| Work to complete |
Copy each line in the data that includes the word "logic".

-------- Extracted records --------

$ cat src/rtl/pic_idx_cond.sv
module pic_idx_cond #(
    parameter int NUM_SRC = 64
) (
    input  logic [NUM_SRC-1:0] raw,
    input  logic [NUM_SRC-1:0] raw_q,
    input  logic [NUM_SRC-1:0] pol,
    input  logic [NUM_SRC-1:0] typ,
    input  logic [NUM_SRC-1:0] latch_q,
    output logic [NUM_SRC-1:0] edge_hit,
    output logic [NUM_SRC-1:0] status
);
    for (genvar i = 0; i < NUM_SRC; i++) begin : g_src
        logic rise, fall;
        assign rise        = raw[i] & ~raw_q[i];
        assign fall        = ~raw[i] & raw_q[i];
        assign edge_hit[i] = typ[i] & (pol[i] ? rise : fall);
        assign status[i]   = typ[i] ? latch_q[i] : (raw[i] == pol[i]);
    end
endmodule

--------

| Task result |
    input  logic [NUM_SRC-1:0] raw,
    input  logic [NUM_SRC-1:0] raw_q,
    input  logic [NUM_SRC-1:0] pol,
    input  logic [NUM_SRC-1:0] typ,
    input  logic [NUM_SRC-1:0] latch_q,
    output logic [NUM_SRC-1:0] edge_hit,
    output logic [NUM_SRC-1:0] status
        logic rise, fall;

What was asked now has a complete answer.